Tuesday, December 14, 2010

Richard Holbrooke, RIP By NICHOLAS KRISTOF

I’ve never met an abler diplomat, or a smarter one, than Richard Holbrooke. He was inevitably the brightest guy in the room, and usually the most pragmatic and hardest-working – and he was also a friend whom I admired hugely. His death today is a tremendous loss for all of us who knew him, and for the country as well.
Richard never achieved his dream of becoming secretary of state, but he leaves a legacy around the world – from Bosnia to East Timor, from AIDS clinics in South Africa to his legions of followers in the United States – that exceeds that of many Secretaries of State. He was simply a legendary public servant, and an inspiration.

I met Richard two decades ago when I was a China correspondent for the New York Times, and he came through Beijing on his way to Tibet. In the intervening years I learned an immense amount from him, and I came to have vast admiration for his combination of public service ideals and gritty can-do pragmatism.


It’s well-known that he could be abrasive, and he rubbed some people the wrong way. But what’s sometimes missed is that abrasiveness was usually serving some cause; it wasn’t just him trying to get his way. Quite regularly when I would write about AIDS, I would get a reproachful call from Richard. “So, why didn’t you mention testing?” he would ask. As chairman of the Global Business Coalition against AIDS, he was among the first to appreciate the importance of widespread testing for HIV, on the theory that you couldn’t constrain the epidemic until you knew who had it. And so once he understood that, he pushed and persuaded and bullied to get more testing. For my part, persuaded and bullied by Richard, I began to mention testing more often – and my readers and the public were better off for it.

There are lots of people who manage to get one big thing right in their careers, but Richard managed to be right and ahead of his time about any number of topics. He was certainly right about AIDS testing, even though initially the AIDS advocacy community resisted testing for fear of stigmatizing people; eventually, people came around to Richard’s side.
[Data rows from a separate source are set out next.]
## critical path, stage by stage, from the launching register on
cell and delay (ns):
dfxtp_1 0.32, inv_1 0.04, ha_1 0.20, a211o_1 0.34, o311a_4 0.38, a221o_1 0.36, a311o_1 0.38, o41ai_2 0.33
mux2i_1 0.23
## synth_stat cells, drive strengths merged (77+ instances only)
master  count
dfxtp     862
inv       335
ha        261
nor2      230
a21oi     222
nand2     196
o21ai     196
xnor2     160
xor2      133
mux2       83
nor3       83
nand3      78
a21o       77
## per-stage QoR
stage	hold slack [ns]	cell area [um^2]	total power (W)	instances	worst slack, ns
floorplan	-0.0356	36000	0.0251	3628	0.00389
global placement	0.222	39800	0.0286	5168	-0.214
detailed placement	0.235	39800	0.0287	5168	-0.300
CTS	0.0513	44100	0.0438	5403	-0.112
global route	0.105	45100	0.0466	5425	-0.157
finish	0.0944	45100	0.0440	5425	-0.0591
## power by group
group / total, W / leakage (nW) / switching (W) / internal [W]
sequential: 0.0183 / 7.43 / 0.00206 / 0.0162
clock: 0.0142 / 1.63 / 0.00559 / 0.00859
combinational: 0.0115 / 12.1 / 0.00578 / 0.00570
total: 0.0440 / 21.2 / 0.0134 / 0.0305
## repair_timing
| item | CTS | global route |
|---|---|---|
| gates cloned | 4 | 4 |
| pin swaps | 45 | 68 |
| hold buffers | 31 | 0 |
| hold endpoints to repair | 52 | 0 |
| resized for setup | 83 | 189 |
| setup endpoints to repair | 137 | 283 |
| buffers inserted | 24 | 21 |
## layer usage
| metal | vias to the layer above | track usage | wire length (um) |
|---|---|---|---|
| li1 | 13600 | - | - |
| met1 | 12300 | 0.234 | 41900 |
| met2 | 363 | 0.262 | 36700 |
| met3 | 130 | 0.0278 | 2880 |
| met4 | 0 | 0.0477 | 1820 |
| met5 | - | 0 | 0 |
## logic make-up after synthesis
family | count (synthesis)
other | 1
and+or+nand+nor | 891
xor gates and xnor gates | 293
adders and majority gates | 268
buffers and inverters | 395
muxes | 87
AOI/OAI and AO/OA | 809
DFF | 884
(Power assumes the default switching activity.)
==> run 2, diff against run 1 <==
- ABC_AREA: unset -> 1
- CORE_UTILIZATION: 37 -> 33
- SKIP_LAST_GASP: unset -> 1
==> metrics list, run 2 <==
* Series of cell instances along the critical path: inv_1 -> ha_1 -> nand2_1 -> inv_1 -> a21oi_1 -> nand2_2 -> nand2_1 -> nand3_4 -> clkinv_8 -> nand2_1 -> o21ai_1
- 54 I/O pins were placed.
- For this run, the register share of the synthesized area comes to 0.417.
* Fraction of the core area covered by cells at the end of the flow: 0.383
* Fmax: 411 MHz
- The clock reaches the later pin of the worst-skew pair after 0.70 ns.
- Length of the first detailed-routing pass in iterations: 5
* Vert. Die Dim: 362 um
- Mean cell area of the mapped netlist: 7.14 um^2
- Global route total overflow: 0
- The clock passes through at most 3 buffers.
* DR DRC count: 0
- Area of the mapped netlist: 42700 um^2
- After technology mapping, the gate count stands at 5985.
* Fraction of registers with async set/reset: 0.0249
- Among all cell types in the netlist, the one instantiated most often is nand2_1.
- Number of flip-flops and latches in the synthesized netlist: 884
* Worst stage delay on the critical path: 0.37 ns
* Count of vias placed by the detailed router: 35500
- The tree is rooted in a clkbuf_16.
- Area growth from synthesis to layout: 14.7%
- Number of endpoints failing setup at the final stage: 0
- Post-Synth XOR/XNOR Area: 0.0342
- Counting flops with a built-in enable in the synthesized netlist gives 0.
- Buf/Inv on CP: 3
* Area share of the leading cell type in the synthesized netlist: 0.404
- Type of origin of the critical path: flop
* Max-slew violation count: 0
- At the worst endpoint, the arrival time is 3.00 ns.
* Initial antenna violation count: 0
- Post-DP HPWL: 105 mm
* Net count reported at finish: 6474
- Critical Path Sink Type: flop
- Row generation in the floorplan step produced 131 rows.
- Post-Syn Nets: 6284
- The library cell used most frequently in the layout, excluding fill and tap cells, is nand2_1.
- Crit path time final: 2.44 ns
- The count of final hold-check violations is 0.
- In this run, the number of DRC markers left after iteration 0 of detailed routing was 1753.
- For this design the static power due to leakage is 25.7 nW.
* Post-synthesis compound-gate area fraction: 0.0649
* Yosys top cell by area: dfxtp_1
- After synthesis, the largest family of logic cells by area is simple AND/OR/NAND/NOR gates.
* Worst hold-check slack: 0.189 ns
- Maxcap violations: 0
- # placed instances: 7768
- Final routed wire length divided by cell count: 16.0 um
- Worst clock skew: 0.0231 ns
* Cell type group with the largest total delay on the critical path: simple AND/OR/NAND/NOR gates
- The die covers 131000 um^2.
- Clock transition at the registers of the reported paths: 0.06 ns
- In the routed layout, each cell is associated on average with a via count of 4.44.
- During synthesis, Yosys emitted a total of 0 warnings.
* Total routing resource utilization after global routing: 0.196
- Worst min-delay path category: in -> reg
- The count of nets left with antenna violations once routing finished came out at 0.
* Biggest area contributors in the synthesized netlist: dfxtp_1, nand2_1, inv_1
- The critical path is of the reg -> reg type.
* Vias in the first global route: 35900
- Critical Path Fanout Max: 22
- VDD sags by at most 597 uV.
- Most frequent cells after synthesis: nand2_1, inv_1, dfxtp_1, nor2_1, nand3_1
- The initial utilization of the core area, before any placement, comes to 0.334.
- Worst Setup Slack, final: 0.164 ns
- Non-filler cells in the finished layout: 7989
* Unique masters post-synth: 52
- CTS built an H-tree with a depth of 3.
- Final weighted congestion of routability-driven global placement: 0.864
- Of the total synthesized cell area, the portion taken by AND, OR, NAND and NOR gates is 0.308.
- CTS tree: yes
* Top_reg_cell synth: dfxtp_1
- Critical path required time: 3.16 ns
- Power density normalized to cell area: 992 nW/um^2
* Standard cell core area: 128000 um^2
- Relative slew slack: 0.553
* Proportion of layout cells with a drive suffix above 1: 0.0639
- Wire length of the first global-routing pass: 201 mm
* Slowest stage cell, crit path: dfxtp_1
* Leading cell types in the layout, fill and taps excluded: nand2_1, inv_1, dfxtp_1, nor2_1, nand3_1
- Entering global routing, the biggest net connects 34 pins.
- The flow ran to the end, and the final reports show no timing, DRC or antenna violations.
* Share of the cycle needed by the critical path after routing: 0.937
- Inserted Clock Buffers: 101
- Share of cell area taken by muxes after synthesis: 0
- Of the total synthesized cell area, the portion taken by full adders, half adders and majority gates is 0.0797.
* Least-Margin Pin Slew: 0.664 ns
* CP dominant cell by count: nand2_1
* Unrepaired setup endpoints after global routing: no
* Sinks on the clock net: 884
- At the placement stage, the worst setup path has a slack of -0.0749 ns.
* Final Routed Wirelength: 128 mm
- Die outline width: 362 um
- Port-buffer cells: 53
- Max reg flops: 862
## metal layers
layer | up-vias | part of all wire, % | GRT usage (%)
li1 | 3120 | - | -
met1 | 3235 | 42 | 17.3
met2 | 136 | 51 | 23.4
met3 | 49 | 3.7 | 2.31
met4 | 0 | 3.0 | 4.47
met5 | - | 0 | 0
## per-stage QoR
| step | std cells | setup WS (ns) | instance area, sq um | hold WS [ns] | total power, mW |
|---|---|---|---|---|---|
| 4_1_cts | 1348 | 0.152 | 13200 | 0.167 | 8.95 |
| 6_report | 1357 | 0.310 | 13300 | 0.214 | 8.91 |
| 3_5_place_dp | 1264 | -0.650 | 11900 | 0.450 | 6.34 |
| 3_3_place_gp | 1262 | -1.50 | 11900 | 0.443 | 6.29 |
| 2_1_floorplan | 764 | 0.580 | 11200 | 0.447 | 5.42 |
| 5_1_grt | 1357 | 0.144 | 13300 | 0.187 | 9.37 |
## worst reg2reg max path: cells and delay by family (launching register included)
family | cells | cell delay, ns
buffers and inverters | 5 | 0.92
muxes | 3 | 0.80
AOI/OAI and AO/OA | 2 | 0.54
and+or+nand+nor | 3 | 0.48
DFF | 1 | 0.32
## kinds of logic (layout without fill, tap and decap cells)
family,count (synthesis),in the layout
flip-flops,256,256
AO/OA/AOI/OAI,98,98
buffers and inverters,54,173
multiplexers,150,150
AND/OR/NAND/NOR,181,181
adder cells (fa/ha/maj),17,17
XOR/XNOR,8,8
Likewise, Richard was most famously right about the Balkans. The Dayton peace accord couldn’t have been achieved without Richard’s combination of intellectual brilliance, strategic and tactical mastery, and indefatigability, and countless lives were saved as a consequence. That was diplomacy at its finest.

And he was right about Tibet, China and the need to empower women, among many other topics. Many people perhaps didn’t realize what a tireless advocate he was of educating girls and bringing women out of the margins of society into the mainstream. Some of that was the influence of his wife, Kati Marton, who for a time was chair of the International Women’s Health Coalition, but much was also Richard’s own idealism – a huge part of his soul, which people didn’t always perceive through his gruff exterior.

Richard succeeded as a diplomat, as a banker, as a journalist (he wrote excellent columns for The Washington Post during the Bush administration) and as a mentor for so many younger people. He particularly liked journalists, and some of that was no doubt a desire to be quoted– but he also shared the journalistic sensibility, the desire to go out and kick tires and talk to people directly rather than just read briefings. Even in his latest Af-Pak job, he managed to go and talk to real people, whereas many diplomats remained prisoners of our embassies.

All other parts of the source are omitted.